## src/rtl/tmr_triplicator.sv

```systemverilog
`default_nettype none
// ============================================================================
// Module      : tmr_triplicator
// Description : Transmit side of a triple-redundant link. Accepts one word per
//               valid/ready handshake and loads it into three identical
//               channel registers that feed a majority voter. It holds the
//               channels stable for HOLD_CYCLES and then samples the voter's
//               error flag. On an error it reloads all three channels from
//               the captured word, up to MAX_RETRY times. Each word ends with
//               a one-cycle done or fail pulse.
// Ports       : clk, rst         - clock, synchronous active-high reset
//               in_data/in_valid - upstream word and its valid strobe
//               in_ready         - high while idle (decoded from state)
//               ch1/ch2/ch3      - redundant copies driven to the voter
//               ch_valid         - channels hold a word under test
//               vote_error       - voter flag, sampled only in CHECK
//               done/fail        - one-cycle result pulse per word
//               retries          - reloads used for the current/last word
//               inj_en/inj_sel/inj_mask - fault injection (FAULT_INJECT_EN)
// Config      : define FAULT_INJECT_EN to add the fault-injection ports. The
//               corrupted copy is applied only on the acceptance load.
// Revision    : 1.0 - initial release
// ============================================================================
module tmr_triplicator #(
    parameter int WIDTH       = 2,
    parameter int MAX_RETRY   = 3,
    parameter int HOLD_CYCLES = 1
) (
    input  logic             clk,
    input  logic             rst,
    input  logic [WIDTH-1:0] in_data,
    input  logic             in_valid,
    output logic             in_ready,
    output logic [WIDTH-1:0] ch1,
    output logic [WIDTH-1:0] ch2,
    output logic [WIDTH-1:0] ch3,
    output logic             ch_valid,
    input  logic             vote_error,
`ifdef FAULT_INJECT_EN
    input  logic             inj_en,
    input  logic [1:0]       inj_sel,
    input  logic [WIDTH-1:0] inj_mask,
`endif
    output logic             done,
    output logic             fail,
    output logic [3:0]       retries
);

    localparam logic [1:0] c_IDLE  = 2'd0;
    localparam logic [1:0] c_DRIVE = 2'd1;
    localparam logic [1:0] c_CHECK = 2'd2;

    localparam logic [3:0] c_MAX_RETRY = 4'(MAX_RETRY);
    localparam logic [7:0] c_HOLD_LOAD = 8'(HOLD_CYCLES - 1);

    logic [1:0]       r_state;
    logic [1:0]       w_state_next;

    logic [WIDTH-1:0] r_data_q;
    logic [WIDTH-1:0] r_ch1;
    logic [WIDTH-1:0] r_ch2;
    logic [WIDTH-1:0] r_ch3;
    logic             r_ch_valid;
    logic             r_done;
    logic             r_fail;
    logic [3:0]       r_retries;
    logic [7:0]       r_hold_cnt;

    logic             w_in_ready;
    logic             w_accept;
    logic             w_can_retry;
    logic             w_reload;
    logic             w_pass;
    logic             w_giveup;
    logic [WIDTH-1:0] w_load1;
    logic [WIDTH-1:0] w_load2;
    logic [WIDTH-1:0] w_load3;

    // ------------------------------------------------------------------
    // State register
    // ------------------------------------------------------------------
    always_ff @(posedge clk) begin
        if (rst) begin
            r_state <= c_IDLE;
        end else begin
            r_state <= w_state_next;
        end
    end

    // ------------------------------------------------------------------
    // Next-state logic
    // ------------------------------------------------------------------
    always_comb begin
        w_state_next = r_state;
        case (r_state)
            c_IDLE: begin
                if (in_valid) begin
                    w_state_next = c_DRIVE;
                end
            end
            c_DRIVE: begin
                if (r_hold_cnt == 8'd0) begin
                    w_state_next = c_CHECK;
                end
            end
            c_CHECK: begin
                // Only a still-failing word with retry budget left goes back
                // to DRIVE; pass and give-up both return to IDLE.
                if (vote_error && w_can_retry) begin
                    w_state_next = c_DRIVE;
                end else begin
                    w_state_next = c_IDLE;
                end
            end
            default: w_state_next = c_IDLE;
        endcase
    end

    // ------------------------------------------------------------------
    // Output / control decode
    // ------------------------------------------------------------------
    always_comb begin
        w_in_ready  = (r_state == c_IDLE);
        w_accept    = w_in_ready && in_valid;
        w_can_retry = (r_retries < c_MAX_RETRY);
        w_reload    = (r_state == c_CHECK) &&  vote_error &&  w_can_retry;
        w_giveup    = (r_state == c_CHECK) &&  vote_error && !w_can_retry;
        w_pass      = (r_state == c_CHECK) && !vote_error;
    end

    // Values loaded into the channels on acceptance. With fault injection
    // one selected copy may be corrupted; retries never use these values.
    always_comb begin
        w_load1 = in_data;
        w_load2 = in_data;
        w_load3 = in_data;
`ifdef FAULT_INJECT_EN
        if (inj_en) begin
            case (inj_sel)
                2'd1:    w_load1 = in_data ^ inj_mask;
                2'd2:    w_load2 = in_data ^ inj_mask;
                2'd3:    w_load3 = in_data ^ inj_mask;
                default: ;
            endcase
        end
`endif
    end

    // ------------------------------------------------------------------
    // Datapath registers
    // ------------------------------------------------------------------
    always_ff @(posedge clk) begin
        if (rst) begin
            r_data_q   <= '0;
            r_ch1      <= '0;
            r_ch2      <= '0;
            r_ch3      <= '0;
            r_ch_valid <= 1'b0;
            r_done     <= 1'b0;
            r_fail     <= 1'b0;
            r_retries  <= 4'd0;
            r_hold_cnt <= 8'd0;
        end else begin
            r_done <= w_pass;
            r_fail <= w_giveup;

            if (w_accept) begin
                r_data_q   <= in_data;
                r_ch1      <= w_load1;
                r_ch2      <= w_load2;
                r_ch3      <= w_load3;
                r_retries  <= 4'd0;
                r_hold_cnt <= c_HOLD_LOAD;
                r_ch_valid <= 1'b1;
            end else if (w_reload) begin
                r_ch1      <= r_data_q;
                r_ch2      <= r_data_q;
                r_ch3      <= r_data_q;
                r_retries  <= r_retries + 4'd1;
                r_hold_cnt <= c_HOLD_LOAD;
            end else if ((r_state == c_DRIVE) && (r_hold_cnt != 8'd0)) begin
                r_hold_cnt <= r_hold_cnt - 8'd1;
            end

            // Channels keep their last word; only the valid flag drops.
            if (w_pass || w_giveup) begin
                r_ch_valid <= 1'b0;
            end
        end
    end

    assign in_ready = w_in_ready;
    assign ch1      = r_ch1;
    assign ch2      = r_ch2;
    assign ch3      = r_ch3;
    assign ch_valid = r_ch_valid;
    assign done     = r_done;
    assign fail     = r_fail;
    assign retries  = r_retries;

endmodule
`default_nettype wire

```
-=-=-=-=-
> **Directions**:
The output must reproduce the whole listing without a single change.

> **Response to this task**:
## src/rtl/tmr_triplicator.sv

```systemverilog
`default_nettype none
// ============================================================================
// Module      : tmr_triplicator
// Description : Transmit side of a triple-redundant link. Accepts one word per
//               valid/ready handshake and loads it into three identical
//               channel registers that feed a majority voter. It holds the
//               channels stable for HOLD_CYCLES and then samples the voter's
//               error flag. On an error it reloads all three channels from
//               the captured word, up to MAX_RETRY times. Each word ends with
//               a one-cycle done or fail pulse.
// Ports       : clk, rst         - clock, synchronous active-high reset
//               in_data/in_valid - upstream word and its valid strobe
//               in_ready         - high while idle (decoded from state)
//               ch1/ch2/ch3      - redundant copies driven to the voter
//               ch_valid         - channels hold a word under test
//               vote_error       - voter flag, sampled only in CHECK
//               done/fail        - one-cycle result pulse per word
//               retries          - reloads used for the current/last word
//               inj_en/inj_sel/inj_mask - fault injection (FAULT_INJECT_EN)
// Config      : define FAULT_INJECT_EN to add the fault-injection ports. The
//               corrupted copy is applied only on the acceptance load.
// Revision    : 1.0 - initial release
// ============================================================================
module tmr_triplicator #(
    parameter int WIDTH       = 2,
    parameter int MAX_RETRY   = 3,
    parameter int HOLD_CYCLES = 1
) (
    input  logic             clk,
    input  logic             rst,
    input  logic [WIDTH-1:0] in_data,
    input  logic             in_valid,
    output logic             in_ready,
    output logic [WIDTH-1:0] ch1,
    output logic [WIDTH-1:0] ch2,
    output logic [WIDTH-1:0] ch3,
    output logic             ch_valid,
    input  logic             vote_error,
`ifdef FAULT_INJECT_EN
    input  logic             inj_en,
    input  logic [1:0]       inj_sel,
    input  logic [WIDTH-1:0] inj_mask,
`endif
    output logic             done,
    output logic             fail,
    output logic [3:0]       retries
);

    localparam logic [1:0] c_IDLE  = 2'd0;
    localparam logic [1:0] c_DRIVE = 2'd1;
    localparam logic [1:0] c_CHECK = 2'd2;

    localparam logic [3:0] c_MAX_RETRY = 4'(MAX_RETRY);
    localparam logic [7:0] c_HOLD_LOAD = 8'(HOLD_CYCLES - 1);

    logic [1:0]       r_state;
    logic [1:0]       w_state_next;

    logic [WIDTH-1:0] r_data_q;
    logic [WIDTH-1:0] r_ch1;
    logic [WIDTH-1:0] r_ch2;
    logic [WIDTH-1:0] r_ch3;
    logic             r_ch_valid;
    logic             r_done;
    logic             r_fail;
    logic [3:0]       r_retries;
    logic [7:0]       r_hold_cnt;

    logic             w_in_ready;
    logic             w_accept;
    logic             w_can_retry;
    logic             w_reload;
    logic             w_pass;
    logic             w_giveup;
    logic [WIDTH-1:0] w_load1;
    logic [WIDTH-1:0] w_load2;
    logic [WIDTH-1:0] w_load3;

    // ------------------------------------------------------------------
    // State register
    // ------------------------------------------------------------------
    always_ff @(posedge clk) begin
        if (rst) begin
            r_state <= c_IDLE;
        end else begin
            r_state <= w_state_next;
        end
    end

    // ------------------------------------------------------------------
    // Next-state logic
    // ------------------------------------------------------------------
    always_comb begin
        w_state_next = r_state;
        case (r_state)
            c_IDLE: begin
                if (in_valid) begin
                    w_state_next = c_DRIVE;
                end
            end
            c_DRIVE: begin
                if (r_hold_cnt == 8'd0) begin
                    w_state_next = c_CHECK;
                end
            end
            c_CHECK: begin
                // Only a still-failing word with retry budget left goes back
                // to DRIVE; pass and give-up both return to IDLE.
                if (vote_error && w_can_retry) begin
                    w_state_next = c_DRIVE;
                end else begin
                    w_state_next = c_IDLE;
                end
            end
            default: w_state_next = c_IDLE;
        endcase
    end

    // ------------------------------------------------------------------
    // Output / control decode
    // ------------------------------------------------------------------
    always_comb begin
        w_in_ready  = (r_state == c_IDLE);
        w_accept    = w_in_ready && in_valid;
        w_can_retry = (r_retries < c_MAX_RETRY);
        w_reload    = (r_state == c_CHECK) &&  vote_error &&  w_can_retry;
        w_giveup    = (r_state == c_CHECK) &&  vote_error && !w_can_retry;
        w_pass      = (r_state == c_CHECK) && !vote_error;
    end

    // Values loaded into the channels on acceptance. With fault injection
    // one selected copy may be corrupted; retries never use these values.
    always_comb begin
        w_load1 = in_data;
        w_load2 = in_data;
        w_load3 = in_data;
`ifdef FAULT_INJECT_EN
        if (inj_en) begin
            case (inj_sel)
                2'd1:    w_load1 = in_data ^ inj_mask;
                2'd2:    w_load2 = in_data ^ inj_mask;
                2'd3:    w_load3 = in_data ^ inj_mask;
                default: ;
            endcase
        end
`endif
    end

    // ------------------------------------------------------------------
    // Datapath registers
    // ------------------------------------------------------------------
    always_ff @(posedge clk) begin
        if (rst) begin
            r_data_q   <= '0;
            r_ch1      <= '0;
            r_ch2      <= '0;
            r_ch3      <= '0;
            r_ch_valid <= 1'b0;
            r_done     <= 1'b0;
            r_fail     <= 1'b0;
            r_retries  <= 4'd0;
            r_hold_cnt <= 8'd0;
        end else begin
            r_done <= w_pass;
            r_fail <= w_giveup;

            if (w_accept) begin
                r_data_q   <= in_data;
                r_ch1      <= w_load1;
                r_ch2      <= w_load2;
                r_ch3      <= w_load3;
                r_retries  <= 4'd0;
                r_hold_cnt <= c_HOLD_LOAD;
                r_ch_valid <= 1'b1;
            end else if (w_reload) begin
                r_ch1      <= r_data_q;
                r_ch2      <= r_data_q;
                r_ch3      <= r_data_q;
                r_retries  <= r_retries + 4'd1;
                r_hold_cnt <= c_HOLD_LOAD;
            end else if ((r_state == c_DRIVE) && (r_hold_cnt != 8'd0)) begin
                r_hold_cnt <= r_hold_cnt - 8'd1;
            end

            // Channels keep their last word; only the valid flag drops.
            if (w_pass || w_giveup) begin
                r_ch_valid <= 1'b0;
            end
        end
    end

    assign in_ready = w_in_ready;
    assign ch1      = r_ch1;
    assign ch2      = r_ch2;
    assign ch3      = r_ch3;
    assign ch_valid = r_ch_valid;
    assign done     = r_done;
    assign fail     = r_fail;
    assign retries  = r_retries;

endmodule
`default_nettype wire

```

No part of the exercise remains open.